Key Term: Breach of Contract
The failure of a party to perform a contractual obligation when performance is due.
At exam level, questions often require you to choose among remedies—damages, specific performance, liquidated damages (usually deposits), rescission, and restitution—and to understand how these interact. You also must know when a buyer’s remedies differ from a seller’s and how risk of loss is allocated between contract and closing.
Types of Remedies for Breach
Remedies for breach of a real estate contract fall into two main categories: legal (damages) and equitable (specific performance and rescission). The contract may also provide for liquidated damages.
Damages
The standard measure of damages is expectation damages—putting the non-breaching party in the position they would have been in had the contract been performed.

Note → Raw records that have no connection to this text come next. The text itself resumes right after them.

## src/rtl/dlq_pkg.sv

```systemverilog
package dlq_pkg;

    localparam int LADDR_W    = 18;
    localparam int SADDR_W    = 32;
    localparam int LEN_W      = 15;
    localparam int TAG_W      = 4;
    localparam int LINE_SHIFT = 7;
    localparam int LINE_BYTES = 1 << LINE_SHIFT;
    localparam int LINES_W    = LEN_W - LINE_SHIFT;

    typedef enum logic {
        DIR_IN  = 1'b0,
        DIR_OUT = 1'b1
    } dir_e;

    typedef enum logic [1:0] {
        SP_IDLE = 2'd0,
        SP_LM   = 2'd1,
        SP_BUS  = 2'd2
    } sp_state_e;

    typedef struct packed {
        dir_e                 dir;
        logic [LADDR_W-1:0]   laddr;
        logic [SADDR_W-1:0]   saddr;
        logic [LEN_W-1:0]     len;
        logic [TAG_W-1:0]     tag;
    } xfer_req_t;

    function automatic logic addr_line_aligned(input logic [SADDR_W-1:0] a);
        return a[LINE_SHIFT-1:0] == '0;
    endfunction

    function automatic logic len_legal(input logic [LEN_W-1:0] len, input int max_bytes);
        return (len != '0) && (len[LINE_SHIFT-1:0] == '0) && (int'(len) <= max_bytes);
    endfunction

endpackage

```

## src/rtl/dlq_fifo.sv

```systemverilog
module dlq_fifo
    import dlq_pkg::*;
#(
    parameter int DEPTH = 16
) (
    input  logic      clk,
    input  logic      rst,
    input  logic      push,
    input  xfer_req_t din,
    input  logic      pop,
    output xfer_req_t dout,
    output logic      empty,
    output logic      full
);
    localparam int PTR_W = (DEPTH > 1) ? $clog2(DEPTH) : 1;
    localparam int CNT_W = $clog2(DEPTH + 1);

    xfer_req_t        mem [DEPTH];
    logic [PTR_W-1:0] wr_ptr, rd_ptr;
    logic [CNT_W-1:0] count;

    function automatic logic [PTR_W-1:0] ptr_next(input logic [PTR_W-1:0] p);
        return (int'(p) == DEPTH - 1) ? '0 : p + 1'b1;
    endfunction

    assign empty = (count == '0);
    assign full  = (int'(count) == DEPTH);
    assign dout  = mem[rd_ptr];

    always_ff @(posedge clk) begin
        if (rst) begin
            wr_ptr <= '0;
            rd_ptr <= '0;
            count  <= '0;
        end else begin
            if (push) begin
                mem[wr_ptr] <= din;
                wr_ptr      <= ptr_next(wr_ptr);
            end
            if (pop) begin
                rd_ptr <= ptr_next(rd_ptr);
            end
            case ({push, pop})
                2'b10:   count <= count + 1'b1;
                2'b01:   count <= count - 1'b1;
                default: count <= count;
            endcase
        end
    end

    AST_NO_OVERFLOW:  assert property (@(posedge clk) disable iff (rst) push |-> !full);
    AST_NO_UNDERFLOW: assert property (@(posedge clk) disable iff (rst) pop |-> !empty);
    AST_COUNT_BOUND:  assert property (@(posedge clk) disable iff (rst) int'(count) <= DEPTH);

endmodule

```

## src/rtl/dlq_lm_arbiter.sv

```systemverilog
module dlq_lm_arbiter #(
    parameter int STARVE_LIMIT = 4
) (
    input  logic clk,
    input  logic rst,
    input  logic eu_req,
    input  logic dma_req,
    output logic eu_gnt,
    output logic dma_gnt
);
    localparam int CNT_W = $clog2(STARVE_LIMIT + 1);

    logic [CNT_W-1:0] deny_cnt;
    logic             dma_forced;

    assign dma_forced = (int'(deny_cnt) >= STARVE_LIMIT);

    always_comb begin
        eu_gnt  = 1'b0;
        dma_gnt = 1'b0;
        if (dma_req && (!eu_req || dma_forced)) begin
            dma_gnt = 1'b1;
        end else if (eu_req) begin
            eu_gnt = 1'b1;
        end
    end

    always_ff @(posedge clk) begin
        if (rst) begin
            deny_cnt <= '0;
        end else if (dma_req && !dma_gnt) begin
            if (!dma_forced) deny_cnt <= deny_cnt + 1'b1;
        end else begin
            deny_cnt <= '0;
        end
    end

    AST_GNT_ONEHOT:   assert property (@(posedge clk) disable iff (rst) $onehot0({eu_gnt, dma_gnt}));
    AST_STARVE_BOUND: assert property (@(posedge clk) disable iff (rst) int'(deny_cnt) <= STARVE_LIMIT);
    AST_EU_ALONE:     assert property (@(posedge clk) disable iff (rst) (eu_req && !dma_req) |-> eu_gnt);

endmodule

```

## src/rtl/dlq_splitter.sv

```systemverilog
module dlq_splitter
    import dlq_pkg::*;
(
    input  logic               clk,
    input  logic               rst,
    input  xfer_req_t          head,
    input  logic               head_valid,
    output logic               pop,
    output logic               bus_valid,
    input  logic               bus_ready,
    output logic               bus_write,
    output logic [SADDR_W-1:0] bus_addr,
    output logic               lm_req,
    input  logic               lm_gnt,
    output logic               lm_we,
    output logic [LADDR_W-1:0] lm_addr,
    output logic               done_valid,
    output logic [TAG_W-1:0]   done_tag
);
    sp_state_e          state;
    dir_e               cur_dir;
    logic [LADDR_W-1:0] cur_laddr;
    logic [SADDR_W-1:0] cur_saddr;
    logic [TAG_W-1:0]   cur_tag;
    logic [LINES_W-1:0] lines_left;
    logic               line_fin;
    sp_state_e          first_step;

    assign pop       = (state == SP_IDLE) && head_valid;
    assign bus_valid = (state == SP_BUS);
    assign bus_write = (cur_dir == DIR_OUT);
    assign bus_addr  = cur_saddr;
    assign lm_req    = (state == SP_LM);
    assign lm_we     = (cur_dir == DIR_IN);
    assign lm_addr   = cur_laddr;

    assign first_step = (cur_dir == DIR_OUT) ? SP_LM : SP_BUS;
    assign line_fin   = ((state == SP_LM)  && lm_gnt    && (cur_dir == DIR_IN)) ||
                        ((state == SP_BUS) && bus_ready && (cur_dir == DIR_OUT));

    always_ff @(posedge clk) begin
        if (rst) begin
            state      <= SP_IDLE;
            cur_dir    <= DIR_IN;
            cur_laddr  <= '0;
            cur_saddr  <= '0;
            cur_tag    <= '0;
            lines_left <= '0;
            done_valid <= 1'b0;
            done_tag   <= '0;
        end else begin
            done_valid <= 1'b0;
            if (line_fin) begin
                if (lines_left == LINES_W'(1)) begin
                    done_valid <= 1'b1;
                    done_tag   <= cur_tag;
                    state      <= SP_IDLE;
                end else begin
                    lines_left <= lines_left - 1'b1;
                    cur_laddr  <= cur_laddr + LADDR_W'(LINE_BYTES);
                    cur_saddr  <= cur_saddr + SADDR_W'(LINE_BYTES);
                    state      <= first_step;
                end
            end else begin
                case (state)
                    SP_IDLE: if (head_valid) begin
                        cur_dir    <= head.dir;
                        cur_laddr  <= head.laddr;
                        cur_saddr  <= head.saddr;
                        cur_tag    <= head.tag;
                        lines_left <= LINES_W'(head.len >> LINE_SHIFT);
                        state      <= (head.dir == DIR_OUT) ? SP_LM : SP_BUS;
                    end
                    SP_LM:   if (lm_gnt)    state <= SP_BUS;
                    SP_BUS:  if (bus_ready) state <= SP_LM;
                    default: state <= SP_IDLE;
                endcase
            end
        end
    end

    AST_BUS_HOLD:    assert property (@(posedge clk) disable iff (rst)
                         (bus_valid && !bus_ready) |=> (bus_valid && $stable(bus_addr)));
    AST_LM_WAIT:     assert property (@(posedge clk) disable iff (rst)
                         (lm_req && !lm_gnt) |=> (lm_req && $stable(lm_addr)));
    AST_LINE_ALIGN:  assert property (@(posedge clk) disable iff (rst)
                         bus_valid |-> (bus_addr[LINE_SHIFT-1:0] == '0));
    AST_DONE_SINGLE: assert property (@(posedge clk) disable iff (rst)
                         done_valid |=> !done_valid);
    AST_POP_IDLE:    assert property (@(posedge clk) disable iff (rst)
                         pop |-> (!bus_valid && !lm_req));

endmodule

```

## src/rtl/dma_line_queue.sv

```systemverilog
module dma_line_queue
    import dlq_pkg::*;
#(
    parameter int Q_DEPTH      = 16,
    parameter int MAX_BYTES    = 16384,
    parameter int STARVE_LIMIT = 4
) (
    input  logic               clk,
    input  logic               rst,
    input  logic               push_valid,
    input  logic               push_dir,
    input  logic [LADDR_W-1:0] push_laddr,
    input  logic [SADDR_W-1:0] push_saddr,
    input  logic [LEN_W-1:0]   push_len,
    input  logic [TAG_W-1:0]   push_tag,
    output logic               push_accept,
    output logic               push_full,
    output logic               push_err,
    output logic               bus_valid,
    input  logic               bus_ready,
    output logic               bus_write,
    output logic [SADDR_W-1:0] bus_addr,
    input  logic               eu_req,
    input  logic               eu_we,
    input  logic [LADDR_W-1:0] eu_addr,
    output logic               eu_gnt,
    output logic               lm_en,
    output logic               lm_we,
    output logic [LADDR_W-1:0] lm_addr,
    output logic               done_valid,
    output logic [TAG_W-1:0]   done_tag
);
    xfer_req_t          in_req, head;
    logic               legal, q_empty, q_full, q_pop;
    logic               dma_req, dma_gnt, dma_we;
    logic [LADDR_W-1:0] dma_addr;

    assign in_req = '{dir:   dir_e'(push_dir),
                      laddr: push_laddr,
                      saddr: push_saddr,
                      len:   push_len,
                      tag:   push_tag};

    assign legal = len_legal(push_len, MAX_BYTES) &&
                   addr_line_aligned(SADDR_W'(push_laddr)) &&
                   addr_line_aligned(push_saddr);

    assign push_accept = push_valid && legal && !q_full;
    assign push_full   = q_full;

    always_ff @(posedge clk) begin
        if (rst) push_err <= 1'b0;
        else     push_err <= push_valid && !legal;
    end

    dlq_fifo #(.DEPTH(Q_DEPTH)) u_fifo (
        .clk   (clk),
        .rst   (rst),
        .push  (push_accept),
        .din   (in_req),
        .pop   (q_pop),
        .dout  (head),
        .empty (q_empty),
        .full  (q_full)
    );

    dlq_splitter u_split (
        .clk        (clk),
        .rst        (rst),
        .head       (head),
        .head_valid (!q_empty),
        .pop        (q_pop),
        .bus_valid  (bus_valid),
        .bus_ready  (bus_ready),
        .bus_write  (bus_write),
        .bus_addr   (bus_addr),
        .lm_req     (dma_req),
        .lm_gnt     (dma_gnt),
        .lm_we      (dma_we),
        .lm_addr    (dma_addr),
        .done_valid (done_valid),
        .done_tag   (done_tag)
    );

    dlq_lm_arbiter #(.STARVE_LIMIT(STARVE_LIMIT)) u_arb (
        .clk     (clk),
        .rst     (rst),
        .eu_req  (eu_req),
        .dma_req (dma_req),
        .eu_gnt  (eu_gnt),
        .dma_gnt (dma_gnt)
    );

    assign lm_en   = eu_gnt || dma_gnt;
    assign lm_we   = dma_gnt ? dma_we   : eu_we;
    assign lm_addr = dma_gnt ? dma_addr : eu_addr;

    AST_ERR_NOT_QUEUED: assert property (@(posedge clk) disable iff (rst)
                            push_err |-> !$past(push_accept));
    AST_FULL_REFUSE:    assert property (@(posedge clk) disable iff (rst)
                            push_full |-> !push_accept);

endmodule

```

## config.mk

```make
export PLATFORM = sky130hd
export DESIGN_NAME = dma_line_queue
export DESIGN_NICKNAME = d
export VERILOG_FILES = /design/src/rtl/dlq_pkg.sv /design/src/rtl/dlq_fifo.sv /design/src/rtl/dlq_lm_arbiter.sv /design/src/rtl/dlq_splitter.sv /design/src/rtl/dma_line_queue.sv
export SDC_FILE = /design/constraint.sdc
export NUM_CORES = 1
export LEC_CHECK = 0
export ABC_AREA = 1
export ABC_CLOCK_PERIOD_IN_PS = 8000
export CELL_PAD_IN_SITES_DETAIL_PLACEMENT = 2
export CELL_PAD_IN_SITES_GLOBAL_PLACEMENT = 2
export CORE_MARGIN = 2
export CORE_UTILIZATION = 42
export CTS_CLUSTER_SIZE = 10
export DETAILED_ROUTE_END_ITERATION = 10
export PLACE_DENSITY_LB_ADDON = 0.1
export SYNTH_ARGS = -nofsm -noshare
export SYNTH_HDL_FRONTEND = slang
export SYNTH_SLANG_ARGS = --single-unit
```

## constraint.sdc

```tcl
create_clock -name clk -period 8 [get_ports clk]
set_input_delay 2.4 -clock clk [delete_from_list [all_inputs] [get_ports clk]]
set_output_delay 2.4 -clock clk [all_outputs]
set_load 0.01 [all_outputs]
```

==> summary.md <==
| Metric | Value |
|---|---|
| Clk_lat worst skew | `roughly 0.75 ns` |
| CP max FO | `17` |
| Least-Margin Pin Slew | `about 1.3 ns` |
| Syn Nets | `3986` |
| Pleak | `roughly 0.018 uW` |
| Synth Warn # | `0` |
| Cts repair resizes | `0` |
| Die footprint | `approximately 110000 um2` |
| Clock skew | `between 0.02 and 0.025 ns` |
| Area delta synth->final | `15.2%` |
| Dominant synthesized flop cell | `edfxtp_1` |
| Crit start category | `input port` |
| Final WS setup | `0.518 ns` |
| Largest net degree at the start of global routing | `217` |
| CP Cell Sequence | `clkdlybuf4s50_1 -> inv_1 -> nand2_1 -> nor2_1 -> nand3_1 -> nor2_1 -> buf_4 -> nand2_2 -> inv_1 -> clkdlybuf4s50_1` |
| Drt pass-1 iters | `5` |
| Max stage delay cell, worst path | `clkdlybuf4s50_1` |
| CTS tree | `done` |
| Rows | `120` |
| Reg2reg path depth | `10` |
| Max-Cap Viols | `0` |
| FF-to-FF End | `u_split.bus_addr[31]$_SDFFE_PP0P_` |
| Vias in the first global route | `35200` |
| DP Worst Slack | `around 0.61 ns` |
| Min cycle time layout | `between 7 and 8 ns` |
| Routed vias/inst | `5.80` |
| Required @ worst endpoint | `5.60 ns` |
| Initial DRC count | `between 2000 and 3000` |
| DR WL/cell | `28.8 um` |
| GPL Wtd Cong | `0.769` |
| Via count | `31800` |
| Setup crit end kind | `output pin` |
| Final slew viol count | `0` |
| Kind of critical path | `input port to output pin` |
| GRT overflow | `0` |
| Pwr Density | `roughly 310 nW/um2` |
| CTS root buf | `clkbuf_16` |
| Starting Density | `between 40% and 50%` |
| Max stage delay on crit path | `0.81 ns` |
| Clock Tree Buf Depth | `3` |
| Unrepaired setup endpoints after global routing | `no` |
| Post-DP Area | `a little under 50000 um2` |
| Postcts setup bufs | `0` |
| Top post-synthesis cells by area | `edfxtp_1 67%, nor2_1 6.4%, o21ai_0 5.3%, nand2_1 4.4%, dfxtp_1 4.0%` |
| Final nets | `4114` |
| Max H-tree Level | `4` |
| Setup violators final | `0` |
| Hold depth | `2` |
| Clock Sinks | `about 1100` |
| Min-delay src | `u_split.bus_addr[3]$_SDFFE_PP0P_` |
| Residual DRC | `0` |
| Status | `complete, no violations` |
| Synth unique cells | `39` |
| Number of synthesized flops with an enable pin | `1008` |
| CP Data Arrival Time | `5.08 ns` |
| Layout cells sized above 1 | `6.60%` |
| Power Total | `16100 uW` |
| Register area share after synthesis | `71.3%` |
| Hold-fix buffers at CTS | `0` |
| Synth Cell Area | `45000 um2` |
| Initial antenna violation count | `15` |
| Slew headroom | `approximately 16%` |
| Hold EP | `u_split.bus_addr[3]$_SDFFE_PP0P_` |
| Achievable Freq | `around 0.13 GHz` |
| Global-route wire length before repair | `233000 um` |
| IO Pins | `~160` |
| Share of the synthesized area in the top cell type | `67.2%` |
| Gr usage total | `between 20% and 30%` |
| Placed wire-length estimate | `86300 um` |
| Async SR Flop Fraction | `0%` |
| Average instance area after synthesis | `11.6 um2` |
| WHS | `0.469 ns` |
| Worst hold path class | `flip-flop to flip-flop` |
| Final instance area | `51900 um2` |
| Internal reg-to-reg setup slack | `4.22 ns` |
| Cells after synthesis | `3876` |
| Port buffer count | `156` |
| Dominant cell type by area after synthesis | `edfxtp_1` |
| Final hold viol count | `0` |
| VDD IR max | `roughly 0.0002 V` |
| Final Cycle Share | `93.5%` |
| Flops & latches, synth | `approximately 1100` |
| Clk slew on worst S/H paths | `~0.05 ns` |
| Number of buffers created by CTS | `around 130` |
| Die Span Y | `331 um` |
| Core area | `107000 um2` |
| Filler cells | `10600` |
| Horiz. Die Dim | `about 330 um` |
| Routed WL | `158000 um` |
| Post-route ant nets | `0` |
| Setup TNS | `0 ns` |
cells in the mapped netlist (2+ instances only):
master    count
a211oi_1      2
a21oi_1      71
a31oi_1       3
buf_1        28
buf_2        73
buf_4        35
buf_6        17
clkbuf_1     84
dfxtp_1      91
edfxtp_1   1008
ha_1         15
inv_1       100
inv_2         5
nand2_1     531
nand2_2       4
nand3_1     331
nand3b_1      6
nand4_1       6
nor2_1      770
nor3_1        3
o211ai_1    149
o21ai_0     473
o21ai_1      11
o221ai_1     16
o22ai_1       2
or2_2         4
xnor2_1       9
xor2_1       18
routing by layer:
layer,up-vias,part of all wire [%],global-route usage (%)
met5,-,0.051,0
met4,12,2.4,8.89
met3,253,4.7,4.03
met2,884,50,49.0
met1,16600,43,37.7
li1,14000,-,-
how the worst max path moves through the flow:
stage | startpoint | end | cells after the start
after floorplan | push_len[1] | u_fifo.mem[11][0]$_DFFE_PP_ | 8
after global placement | push_len[10] | push_accept | 10
after detailed placement | push_saddr[3] | push_accept | 10
after CTS | push_len[10] | push_accept | 10
after global routing | push_saddr[3] | push_accept | 10
final | push_saddr[6] | push_accept | 10
where the power goes:
part / leakage (uW) / internal [uW] / switching (uW)
logic: 0.00588 / 1130 / 2820
registers: 0.00981 / 6420 / 221
clock network: 0.00185 / 3210 / 2320
total: 0.0175 / 10800 / 5360
layout by cell type, fill, tap and decap left out, drive strengths merged, types with 72 or more instances in the layout:
cell,n
buf,77
nand3,331
clkdlybuf4s50,155
nor2,772
o21ai,484
dfxtp,91
nand2,536
inv,107
clkbuf,191
a21oi,72
edfxtp,1008
o211ai,149
critical path, delay by kind of cell:
kind          cells  cell delay [ns]
buf+inv           5             1.91
simple gates      5             0.75
logic make-up (layout without fill, tap and decap cells):
family                   Yosys count  in the layout  share of synthesized area (%)
XOR/XNOR                          27             27                          0.525
flip-flops                      1099           1099                           71.3
AO/OA/AOI/OAI                    730            730                           9.12
buffers and inverters            345            543                           3.71
AND/OR/NAND/NOR                 1659           1659                           14.9
adder cells (fa/ha/maj)           16             16                          0.461
other                              0              3                              0
sequential cells by signal, summed over array words and instances (netlist names), 3 cells and up, named ones only:
name and count:
u_fifo.rd_ptr 4, u_fifo.wr_ptr 4, u_split.cur_tag 4, u_split.lines_left 8, u_split.bus_addr 32, u_split.done_tag 4, u_arb.deny_cnt 3, u_fifo.mem 1008
u_fifo.count 5, u_split.lm_addr 18
layout make-up:
class                           count  area (um2)  area share, %
Sequential cell                  1099       32100           61.9
Multi-Input combinational cell   2432       11400           22.0
Clock buffer                      191        3670           7.08
Timing Repair Buffer              232        2380           4.58
Tap cell                         1403        1760           3.38
Inverter                          106         418          0.806
Clock inverter                     14         134          0.258
Antenna cell                        3        7.51         0.0145
per-stage QoR:
step,instances,utilization [%]
finish,5480,48.6
global route,5480,48.6
CTS,5477,48.6
detailed placement,5272,45.0
global placement,5272,45.0
floorplan,3876,-
Power figures use the tool's default switching activity.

Key Term: Expectation Damages
Damages awarded to place the injured party in the position they would have occupied if the contract had been fully performed.

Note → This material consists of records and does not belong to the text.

===== src/rtl/boot_seq_pkg.sv =====
package boot_seq_pkg;

  typedef enum logic [1:0] {
    BK_NONE = 2'd0,
    BK_BYTE = 2'd1,
    BK_HOST = 2'd2
  } bootKind_e;

  // strobes from control to datapath
  typedef struct packed {
    logic initRegs;
    logic setHold;
    logic issueRead;
    logic takeByte;
    logic commitWord;
  } dpStrobe_t;

  function automatic bootKind_e decodeKind(input logic [2:0] code);
    case (code)
      3'b000, 3'b100: decodeKind = BK_BYTE;
      3'b101:         decodeKind = BK_HOST;
      default:        decodeKind = BK_NONE;
    endcase
  endfunction

  function automatic logic decodeHostCfg(input logic [2:0] code);
    decodeHostCfg = (code == 3'b100) || (code == 3'b101);
  endfunction

endpackage


===== src/rtl/boot_seq_ctrl.sv =====
module boot_seq_ctrl
  import boot_seq_pkg::*;
(
  input  logic      clk,
  input  logic      rstN,
  input  logic [2:0] modePins,
  input  logic      bmValid,
  input  logic      lastByte,
  input  logic      lastWord,
  input  logic      hostWe,
  input  logic      hostAddrZero,
  output dpStrobe_t strb,
  output logic      bmReq,
  output logic      hostCfg,
  output logic      fromExt,
  output logic      inRun
);

  typedef enum logic [2:0] {
    ST_SAMPLE = 3'd0,
    ST_FETCH  = 3'd1,
    ST_WAIT   = 3'd2,
    ST_WRITE  = 3'd3,
    ST_HOST   = 3'd4,
    ST_RUN    = 3'd5
  } state_e;

  state_e state, nxtState;
  bootKind_e pinKind;

  assign pinKind = decodeKind(modePins);

  always_ff @(posedge clk or negedge rstN) begin
    if (!rstN) begin
      state   <= ST_SAMPLE;
      hostCfg <= 1'b0;
      fromExt <= 1'b0;
    end else begin
      state <= nxtState;
      if (state == ST_SAMPLE) begin
        hostCfg <= decodeHostCfg(modePins);
        fromExt <= (pinKind == BK_NONE);
      end
    end
  end

  always_comb begin
    nxtState = state;
    strb     = '0;
    case (state)
      ST_SAMPLE: begin
        strb.initRegs = 1'b1;
        case (pinKind)
          BK_BYTE: begin
            strb.setHold = 1'b1;
            nxtState     = ST_FETCH;
          end
          BK_HOST: nxtState = ST_HOST;
          default: nxtState = ST_RUN;
        endcase
      end
      ST_FETCH: begin
        strb.issueRead = 1'b1;
        nxtState       = ST_WAIT;
      end
      ST_WAIT: begin
        if (bmValid) begin
          strb.takeByte = 1'b1;
          nxtState      = lastByte ? ST_WRITE : ST_FETCH;
        end
      end
      ST_WRITE: begin
        strb.commitWord = 1'b1;
        nxtState        = lastWord ? ST_RUN : ST_FETCH;
      end
      ST_HOST: begin
        if (hostWe && hostAddrZero) nxtState = ST_RUN;
      end
      default: nxtState = ST_RUN;
    endcase
  end

  assign bmReq = strb.issueRead;
  assign inRun = (state == ST_RUN);

  // configuration taken at the sampling edge never moves afterwards
  p_mode_stable_r8: assert property (@(posedge clk) disable iff (!rstN)
    (state != ST_SAMPLE) |=> ($stable(hostCfg) && $stable(fromExt)));

  // a request is followed by a cycle without a request
  p_one_read_r9: assert property (@(posedge clk) disable iff (!rstN)
    bmReq |=> !bmReq);

  // host wait is left only through a write to address 0
  p_host_release_r6: assert property (@(posedge clk) disable iff (!rstN)
    (state == ST_HOST && !(hostWe && hostAddrZero)) |=> (state == ST_HOST));

endmodule
--- src/rtl/trip_guard.sv ---
module trip_guard #(
  parameter int SYNC_STAGES = 2
) (
  input  logic clk,
  input  logic rst_n,
  input  logic trip_n,
  input  logic sw_force,
  input  logic sw_clear,
  input  logic irq_en,
  input  logic gate_a_in,
  input  logic gate_b_in,
  output logic gate_a_out,
  output logic gate_b_out,
  output logic tripped,
  output logic irq
);

  localparam int LAST = SYNC_STAGES - 1;

  logic [LAST:0] sync_q;
  logic          trip_seen;
  logic          set_req;
  logic          rise;
  logic          latch_q;
  logic          irq_q;

  generate
    if (SYNC_STAGES == 1) begin : g_one
      always_ff @(posedge clk) begin
        if (!rst_n) sync_q <= '1;
        else        sync_q <= trip_n;
      end
    end else begin : g_multi
      always_ff @(posedge clk) begin
        if (!rst_n) sync_q <= '1;
        else        sync_q <= {sync_q[LAST-1:0], trip_n};
      end
    end
  endgenerate

  assign trip_seen = ~sync_q[LAST];
  assign set_req   = trip_seen | sw_force;
  assign rise      = set_req & ~latch_q;

  always_ff @(posedge clk) begin
    if (!rst_n) begin
      latch_q <= 1'b0;
      irq_q   <= 1'b0;
    end else begin
      if (set_req)       latch_q <= 1'b1;
      else if (sw_clear) latch_q <= 1'b0;

      if (rise && irq_en) irq_q <= 1'b1;
      else if (sw_clear)  irq_q <= 1'b0;
    end
  end

  assign gate_a_out = gate_a_in & ~latch_q;
  assign gate_b_out = gate_b_in & ~latch_q;
  assign tripped    = latch_q;
  assign irq        = irq_q;

endmodule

At common law, expectation damages are limited by the usual contract doctrines of foreseeability, mitigation, causation, and reasonable certainty.
Seller’s Damages
If the buyer breaches, the seller’s basic expectation measure is:
- Difference between the contract price and the fair market value (or resale price) at the time of breach, plus
- Reasonably foreseeable incidental damages (such as expenses for resale, additional carrying costs, or broker’s fees), minus
- Any costs saved by not having to perform.
Key Term: Incidental Damages
Reasonable costs incurred by the non-breaching party in dealing with the breach, such as expenses of arranging a substitute transaction or preserving the property.
If the seller resells the property in good faith and in a commercially reasonable manner, the resale price is strong evidence of market value. Many exam questions simplify and treat the seller’s damages as:
- Contract price − resale (or market) price at time of breach.
If the seller later resells for a higher price than the original contract price, the seller generally has no damages—the breach actually benefited the seller.
In addition, the seller may, in some circumstances, be able to retain the buyer’s deposit (see liquidated damages below), but that right is constrained by rules against penalties.
Buyer’s Damages
If the seller breaches, the buyer’s expectation measure is:
- Difference between the market value of the property at the time of breach and the contract price, plus
- Incidental and consequential damages (if foreseeable and proven), minus
- Any amounts the buyer has saved by not having to perform.
Key Term: Consequential Damages
Losses that flow from the breach in a way that was reasonably foreseeable at the time of contracting, such as lost profits from an intended use of the property.
For example, if the seller knows the buyer plans to develop the land immediately, lost profits from a foreseeable delay or inability to develop may be recoverable as consequential damages, subject to the usual limits of certainty and mitigation.
Where the seller breaches but acted in good faith—for example, the seller discovers at closing that title is defective and cannot be cured despite reasonable efforts—many jurisdictions limit the buyer’s recovery to reliance-type losses (out-of-pocket expenses) rather than full expectation damages.
Key Term: Reliance Damages
Damages designed to reimburse the non-breaching party for expenses reasonably incurred in reliance on the contract, putting that party back in the position as if the contract had never been made.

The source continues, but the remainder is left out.